Task directions:
Pull every line that includes the word "comleft" out of the data below and copy it.

Data provided:
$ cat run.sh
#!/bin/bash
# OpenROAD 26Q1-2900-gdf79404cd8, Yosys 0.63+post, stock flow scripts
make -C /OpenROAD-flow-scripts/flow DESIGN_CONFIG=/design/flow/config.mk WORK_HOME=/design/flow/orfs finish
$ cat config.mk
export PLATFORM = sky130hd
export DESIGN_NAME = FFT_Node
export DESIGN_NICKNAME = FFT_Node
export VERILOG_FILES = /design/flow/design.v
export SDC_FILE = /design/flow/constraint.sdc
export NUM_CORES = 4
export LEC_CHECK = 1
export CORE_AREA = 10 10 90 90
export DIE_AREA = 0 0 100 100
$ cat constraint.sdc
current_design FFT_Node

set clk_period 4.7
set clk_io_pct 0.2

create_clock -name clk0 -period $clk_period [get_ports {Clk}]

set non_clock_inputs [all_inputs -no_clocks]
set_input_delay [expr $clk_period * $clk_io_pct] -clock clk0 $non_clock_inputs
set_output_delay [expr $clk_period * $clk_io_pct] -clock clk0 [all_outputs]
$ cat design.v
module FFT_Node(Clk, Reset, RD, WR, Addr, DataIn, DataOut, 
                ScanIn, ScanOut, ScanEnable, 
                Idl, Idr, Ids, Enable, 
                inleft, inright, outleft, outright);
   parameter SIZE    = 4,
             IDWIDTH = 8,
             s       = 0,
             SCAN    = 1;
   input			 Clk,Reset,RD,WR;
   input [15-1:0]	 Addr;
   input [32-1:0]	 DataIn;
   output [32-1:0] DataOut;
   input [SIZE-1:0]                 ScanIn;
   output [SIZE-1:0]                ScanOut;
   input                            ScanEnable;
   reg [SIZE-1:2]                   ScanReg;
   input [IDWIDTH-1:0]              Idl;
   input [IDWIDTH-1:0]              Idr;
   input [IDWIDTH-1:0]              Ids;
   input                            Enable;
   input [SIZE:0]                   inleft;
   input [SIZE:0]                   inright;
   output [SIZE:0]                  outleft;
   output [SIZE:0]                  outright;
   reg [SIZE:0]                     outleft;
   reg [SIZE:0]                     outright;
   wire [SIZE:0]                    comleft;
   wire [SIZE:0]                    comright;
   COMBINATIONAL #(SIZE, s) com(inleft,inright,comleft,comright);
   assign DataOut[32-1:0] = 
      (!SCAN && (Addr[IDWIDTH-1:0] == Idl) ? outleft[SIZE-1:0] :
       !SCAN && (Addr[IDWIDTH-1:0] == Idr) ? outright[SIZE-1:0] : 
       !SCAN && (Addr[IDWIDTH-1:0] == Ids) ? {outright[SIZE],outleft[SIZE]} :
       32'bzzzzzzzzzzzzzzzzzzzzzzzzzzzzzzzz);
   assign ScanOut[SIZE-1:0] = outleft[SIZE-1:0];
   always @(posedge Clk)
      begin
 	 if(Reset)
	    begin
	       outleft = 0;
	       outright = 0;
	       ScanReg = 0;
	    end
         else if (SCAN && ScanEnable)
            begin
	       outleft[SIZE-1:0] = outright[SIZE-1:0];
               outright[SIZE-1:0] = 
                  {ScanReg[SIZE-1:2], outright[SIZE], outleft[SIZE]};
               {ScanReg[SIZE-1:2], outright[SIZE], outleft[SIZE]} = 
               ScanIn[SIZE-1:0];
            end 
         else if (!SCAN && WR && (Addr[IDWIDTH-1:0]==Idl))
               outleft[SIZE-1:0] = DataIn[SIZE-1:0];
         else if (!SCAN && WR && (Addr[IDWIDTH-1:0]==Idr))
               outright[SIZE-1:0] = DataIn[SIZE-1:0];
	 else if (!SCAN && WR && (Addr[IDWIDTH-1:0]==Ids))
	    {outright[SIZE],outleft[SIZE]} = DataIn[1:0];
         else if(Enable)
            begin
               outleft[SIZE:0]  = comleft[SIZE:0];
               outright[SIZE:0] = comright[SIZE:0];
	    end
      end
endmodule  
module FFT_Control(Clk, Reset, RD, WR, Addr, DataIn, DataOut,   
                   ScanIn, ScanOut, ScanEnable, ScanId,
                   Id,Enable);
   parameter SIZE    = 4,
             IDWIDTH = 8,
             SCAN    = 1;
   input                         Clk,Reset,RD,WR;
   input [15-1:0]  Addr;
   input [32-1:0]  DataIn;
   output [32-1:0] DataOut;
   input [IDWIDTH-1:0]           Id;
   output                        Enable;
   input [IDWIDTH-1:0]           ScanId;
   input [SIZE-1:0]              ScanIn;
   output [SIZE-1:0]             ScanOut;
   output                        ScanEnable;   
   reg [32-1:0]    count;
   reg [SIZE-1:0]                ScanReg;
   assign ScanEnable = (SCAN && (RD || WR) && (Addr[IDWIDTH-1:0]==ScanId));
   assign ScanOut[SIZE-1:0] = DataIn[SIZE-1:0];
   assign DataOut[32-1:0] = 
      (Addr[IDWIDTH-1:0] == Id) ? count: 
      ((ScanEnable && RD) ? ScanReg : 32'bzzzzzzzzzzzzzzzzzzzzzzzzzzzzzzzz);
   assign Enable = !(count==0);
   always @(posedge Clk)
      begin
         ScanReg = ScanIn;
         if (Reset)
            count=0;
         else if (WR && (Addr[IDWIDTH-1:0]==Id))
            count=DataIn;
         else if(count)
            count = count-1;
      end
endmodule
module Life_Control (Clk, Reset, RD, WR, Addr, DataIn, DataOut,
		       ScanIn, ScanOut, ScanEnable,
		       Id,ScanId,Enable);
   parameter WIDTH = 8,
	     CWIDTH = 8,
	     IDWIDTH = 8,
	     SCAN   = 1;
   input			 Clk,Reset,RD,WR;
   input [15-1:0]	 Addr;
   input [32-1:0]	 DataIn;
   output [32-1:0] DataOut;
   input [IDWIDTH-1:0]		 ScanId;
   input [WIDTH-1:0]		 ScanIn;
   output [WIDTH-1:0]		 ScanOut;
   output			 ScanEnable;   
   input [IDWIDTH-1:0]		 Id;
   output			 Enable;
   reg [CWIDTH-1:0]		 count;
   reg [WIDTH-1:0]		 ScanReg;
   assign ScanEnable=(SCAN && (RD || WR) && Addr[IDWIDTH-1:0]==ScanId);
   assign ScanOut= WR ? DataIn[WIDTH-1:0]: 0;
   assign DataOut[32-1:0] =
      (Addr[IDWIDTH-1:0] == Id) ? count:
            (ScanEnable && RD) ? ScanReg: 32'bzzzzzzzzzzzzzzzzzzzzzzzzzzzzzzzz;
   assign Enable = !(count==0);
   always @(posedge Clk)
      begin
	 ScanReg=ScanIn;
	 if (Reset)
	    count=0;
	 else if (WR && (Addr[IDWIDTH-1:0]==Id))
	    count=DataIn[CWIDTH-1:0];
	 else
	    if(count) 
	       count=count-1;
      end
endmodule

--

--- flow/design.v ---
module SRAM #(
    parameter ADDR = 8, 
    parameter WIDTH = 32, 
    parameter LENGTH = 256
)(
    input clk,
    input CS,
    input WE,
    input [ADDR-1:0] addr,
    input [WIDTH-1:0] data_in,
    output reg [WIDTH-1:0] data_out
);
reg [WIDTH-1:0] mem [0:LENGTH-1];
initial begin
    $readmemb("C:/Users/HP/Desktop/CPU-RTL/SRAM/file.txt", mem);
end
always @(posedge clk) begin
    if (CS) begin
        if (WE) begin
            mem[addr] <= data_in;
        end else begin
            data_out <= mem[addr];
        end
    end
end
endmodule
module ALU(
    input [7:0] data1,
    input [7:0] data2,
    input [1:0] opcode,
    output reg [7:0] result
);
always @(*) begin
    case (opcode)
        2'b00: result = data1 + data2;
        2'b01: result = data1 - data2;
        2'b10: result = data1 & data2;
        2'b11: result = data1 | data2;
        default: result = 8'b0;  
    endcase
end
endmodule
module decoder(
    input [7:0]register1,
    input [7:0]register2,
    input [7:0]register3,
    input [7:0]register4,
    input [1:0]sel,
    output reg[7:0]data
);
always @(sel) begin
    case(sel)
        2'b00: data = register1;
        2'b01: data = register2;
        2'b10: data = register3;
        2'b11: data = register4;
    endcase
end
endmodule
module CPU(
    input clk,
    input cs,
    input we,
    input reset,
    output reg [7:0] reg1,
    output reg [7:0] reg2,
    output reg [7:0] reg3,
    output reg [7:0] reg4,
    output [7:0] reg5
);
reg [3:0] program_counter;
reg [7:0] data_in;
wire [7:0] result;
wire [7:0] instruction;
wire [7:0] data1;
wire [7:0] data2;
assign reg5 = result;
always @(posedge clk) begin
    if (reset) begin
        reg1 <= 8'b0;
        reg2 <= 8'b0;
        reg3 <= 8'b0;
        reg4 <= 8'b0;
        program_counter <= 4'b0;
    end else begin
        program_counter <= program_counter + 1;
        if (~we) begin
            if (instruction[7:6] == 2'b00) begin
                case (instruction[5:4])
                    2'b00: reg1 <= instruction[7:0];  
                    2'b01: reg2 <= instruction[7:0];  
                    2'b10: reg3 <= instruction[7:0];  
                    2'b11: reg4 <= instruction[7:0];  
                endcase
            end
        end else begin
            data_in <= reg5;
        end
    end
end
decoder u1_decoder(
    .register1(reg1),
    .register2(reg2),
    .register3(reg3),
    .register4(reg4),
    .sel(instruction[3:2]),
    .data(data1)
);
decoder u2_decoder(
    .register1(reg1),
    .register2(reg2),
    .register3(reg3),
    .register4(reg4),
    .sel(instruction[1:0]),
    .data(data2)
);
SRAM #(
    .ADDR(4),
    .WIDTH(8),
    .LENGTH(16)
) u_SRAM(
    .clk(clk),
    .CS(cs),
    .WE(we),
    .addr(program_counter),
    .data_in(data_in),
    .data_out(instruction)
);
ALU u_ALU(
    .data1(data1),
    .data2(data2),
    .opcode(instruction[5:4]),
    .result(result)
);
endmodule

Response for this exercise:
   wire [SIZE:0]                    comleft;
   COMBINATIONAL #(SIZE, s) com(inleft,inright,comleft,comright);
               outleft[SIZE:0]  = comleft[SIZE:0];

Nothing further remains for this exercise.